======== Recorded data
--- src/rtl/obi_arbiter_bridge.sv ---
// rtl/obi_arbiter_bridge.sv - N-port OBI arbiter sharing one memory port, in-order response routing.
// Define OBI_BRIDGE_FIXED_PRIO_EN for fixed lowest-index-wins priority instead of round-robin.
module obi_arbiter_bridge #(
  parameter int NUM_PORTS       = 2,
  parameter int ADDR_W          = 32,
  parameter int DATA_W          = 32,
  parameter int MAX_OUTSTANDING = 4
) (
  input  logic                          clk,
  input  logic                          rst,
  input  logic [NUM_PORTS-1:0]          req_i,
  input  logic [NUM_PORTS*ADDR_W-1:0]   addr_i,
  input  logic [NUM_PORTS-1:0]          web_i,
  input  logic [NUM_PORTS*DATA_W-1:0]   wdata_i,
  output logic [NUM_PORTS-1:0]          gnt_o,
  output logic [NUM_PORTS-1:0]          rvalid_o,
  output logic [DATA_W-1:0]             rdata_o,
  output logic                          mem_req_o,
  output logic [ADDR_W-1:0]             mem_addr_o,
  output logic                          mem_web_o,
  output logic [DATA_W-1:0]             mem_wdata_o,
  input  logic                          mem_gnt_i,
  input  logic                          mem_rvalid_i,
  input  logic [DATA_W-1:0]             mem_rdata_i,
  output logic                          err_o
);

  localparam int IDX_W = $clog2(NUM_PORTS);
  localparam int PTR_W = $clog2(MAX_OUTSTANDING);
  localparam int CNT_W = PTR_W + 1;

  logic [IDX_W-1:0] fifo_q [MAX_OUTSTANDING];
  logic [PTR_W-1:0] wr_ptr_q, rd_ptr_q;
  logic [CNT_W-1:0] count_q, count_d;
  logic             err_q, err_d;
  logic [IDX_W-1:0] winner, head;
  logic             any_req, handshake, pop;

`ifndef OBI_BRIDGE_FIXED_PRIO_EN
  logic [IDX_W-1:0] rr_last_q;
`endif

  assign any_req   = rst && (|req_i);
  assign mem_req_o = any_req && (count_q < CNT_W'(MAX_OUTSTANDING));
  assign handshake = mem_req_o && mem_gnt_i;
  assign pop       = rst && mem_rvalid_i && (count_q != '0);
  assign head      = fifo_q[rd_ptr_q];
  assign rdata_o   = rst ? mem_rdata_i : '0;
  assign err_o     = err_q;

  // Lowest requesting index first; round-robin then prefers the lowest index above rr_last.
  always_comb begin
    winner = '0;
    for (int p = NUM_PORTS - 1; p >= 0; p--) begin
      if (req_i[p]) winner = IDX_W'(p);
    end
`ifndef OBI_BRIDGE_FIXED_PRIO_EN
    for (int p = NUM_PORTS - 1; p >= 0; p--) begin
      if (req_i[p] && (IDX_W'(p) > rr_last_q)) winner = IDX_W'(p);
    end
`endif
  end

  always_comb begin
    mem_addr_o  = '0;
    mem_web_o   = 1'b1;
    mem_wdata_o = '0;
    gnt_o       = '0;
    rvalid_o    = '0;
    for (int p = 0; p < NUM_PORTS; p++) begin
      if (any_req && (winner == IDX_W'(p))) begin
        mem_addr_o  = addr_i[p*ADDR_W +: ADDR_W];
        mem_web_o   = web_i[p];
        mem_wdata_o = wdata_i[p*DATA_W +: DATA_W];
      end
      gnt_o[p]    = handshake && (winner == IDX_W'(p));
      rvalid_o[p] = pop && (head == IDX_W'(p));
    end
  end

  always_comb begin
    count_d = count_q;
    if (handshake && !pop)      count_d = count_q + 1'b1;
    else if (!handshake && pop) count_d = count_q - 1'b1;
    err_d = err_q || (mem_rvalid_i && (count_q == '0));
  end

  always_ff @(posedge clk or negedge rst) begin
    if (!rst) begin
      for (int i = 0; i < MAX_OUTSTANDING; i++) fifo_q[i] <= '0;
      wr_ptr_q  <= '0;
      rd_ptr_q  <= '0;
      count_q   <= '0;
      err_q     <= 1'b0;
`ifndef OBI_BRIDGE_FIXED_PRIO_EN
      rr_last_q <= IDX_W'(NUM_PORTS - 1);
`endif
    end else begin
      if (handshake) begin
        fifo_q[wr_ptr_q] <= winner;
        wr_ptr_q         <= wr_ptr_q + 1'b1;
`ifndef OBI_BRIDGE_FIXED_PRIO_EN
        rr_last_q        <= winner;
`endif
      end
      if (pop) rd_ptr_q <= rd_ptr_q + 1'b1;
      count_q <= count_d;
      err_q   <= err_d;
    end
  end

endmodule

--- config.mk ---
export PLATFORM = sky130hd
export DESIGN_NAME = obi_arbiter_bridge
export DESIGN_NICKNAME = d
export VERILOG_FILES = /design/src/rtl/obi_arbiter_bridge.sv
export SDC_FILE = /design/constraint.sdc
export NUM_CORES = 1
export LEC_CHECK = 0
export CAP_MARGIN = 20
export CORE_AREA = 5 5 102 104
export DETAILED_ROUTE_END_ITERATION = 7
export DIE_AREA = 0 0 107 109
export PLACE_DENSITY = 0.78
export SKIP_CTS_REPAIR_TIMING = 1
export SLEW_MARGIN = 20
export SYNTH_ARGS = -nofsm -noshare
export SYNTH_HDL_FRONTEND = slang
export SYNTH_SLANG_ARGS = --single-unit
export TNS_END_PERCENT = 5
--- constraint.sdc ---
create_clock -name clk -period 2.9 [get_ports clk]
set_input_delay 0.58 -clock clk [delete_from_list [all_inputs] [get_ports clk]]
set_output_delay 0.58 -clock clk [all_outputs]
set_load 0.02 [all_outputs]
Yosys cells after proc, flatten, opt, wreduce, memory -nomap -nowiden
Cells that the tools add are included.
{"block": "totals", "regBits": 13, "out_inout_bits": 103}
{"block": "classes", "n_addsub": 4, "magnitude_cmp": 6, "mux": 19, "bitwise_logic": 4, "reduce_logical": 24}
{"op": "32-bit two-way mux", "count": 5}
{"op": "1-bit logical AND", "count": 17}
{"op": "1-bit two-way mux", "count": 9}
{"op": "3-bit >= comparator (second input constant)", "count": 2}
{"op": "3-bit two-way mux", "count": 2}
{"op": "2-bit inverter with 3-bit output", "count": 2}
{"op": "2-bit by 1-bit adder with 2-bit output (second input constant)", "count": 2}
{"op": "4-bit bitwise mux", "count": 1}
{"op": "3-bit by 1-bit adder with 3-bit output (second input constant)", "count": 1}
{"op": "3-bit zero test", "count": 1}
{"op": "3-bit by 1-bit < comparator with 1-bit output (second input constant)", "count": 1}
{"op": "3-bit < comparator (second input constant)", "count": 1}
{"op": "3-bit nonzero test", "count": 1}
{"op": "3-bit by 1-bit subtractor with 3-bit output (second input constant)", "count": 1}
{"op": "1-bit binary-select mux with 2-bit select", "count": 1}
{"op": "1-bit demux with 2-bit select", "count": 1}
{"op": "1-bit greater-than comparator (first input constant)", "count": 2}
{"op": "1-bit zero test", "count": 2}
{"op": "1-bit inverter", "count": 2}
{"op": "2-bit nonzero test", "count": 1}
{"op": "2-bit OR reduction", "count": 1}
{"op": "1-bit logical OR", "count": 1}

Logic depth before layout (Yosys ltp)
Gate-level depths: netlist of run 1.
{"block": "logic_depth", "word_depth": 8, "mapped_depth": 9}

Worst setup path after synthesis of run 1
No wires, ideal clock.
{"block": "synth_timing", "path_kind": "input port to output port", "startpoint": "input rst", "endpoint": "output mem_addr_o[0]", "arrival_time_ps": 1523, "t_required_ps": 2320, "setup_slack_ps": 797, "stages": 6, "path_buffers": 3, "path_cell_list": "buf_4 > nand2_1 > a21oi_1 > buf_2 > buf_2 > a22o_1"}
{"block": "synth_via", "elab_chain_len": 4, "word_cells_on_any_way": 5}
{"element": "start, declared", "line_no": "10", "rtl": "input logic rst,"}
{"element": "1-bit logical AND *", "line_no": "43", "rtl": "assign any_req = rst && (|req_i);"}
{"element": "1-bit logical AND", "line_no": "71", "rtl": "if (any_req && (winner == IDX_W'(p))) begin"}
{"element": "32-bit two-way mux", "line_no": "71"}
{"element": "32-bit two-way mux *", "line_no": "71"}
{"element": "end, declared", "line_no": "19", "rtl": "output logic [ADDR_W-1:0] mem_addr_o,"}
Every way passes the cells marked *; elsewhere a longest branch is shown, timed or not.

Worst setup path in the final report of run 1
{"block": "layout_timing", "startpoint": "input rst", "endpoint": "output rdata_o[6]"}
{"block": "layout_via", "elab_chain_len": 1}
{"element": "32-bit two-way mux", "line_no": "48", "rtl": "assign rdata_o = rst ? mem_rdata_i : '0;"}
{"element": "end, declared", "line_no": "17", "rtl": "output logic [DATA_W-1:0] rdata_o,"}
No other way between the ends.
================
→ **Work to be completed**
Your reply must contain exactly the lines from the first line of the data through the line holding "parameter int ADDR_W", and nothing more.

→ **Task answer**
--- src/rtl/obi_arbiter_bridge.sv ---
// rtl/obi_arbiter_bridge.sv - N-port OBI arbiter sharing one memory port, in-order response routing.
// Define OBI_BRIDGE_FIXED_PRIO_EN for fixed lowest-index-wins priority instead of round-robin.
module obi_arbiter_bridge #(
  parameter int NUM_PORTS       = 2,
  parameter int ADDR_W          = 32,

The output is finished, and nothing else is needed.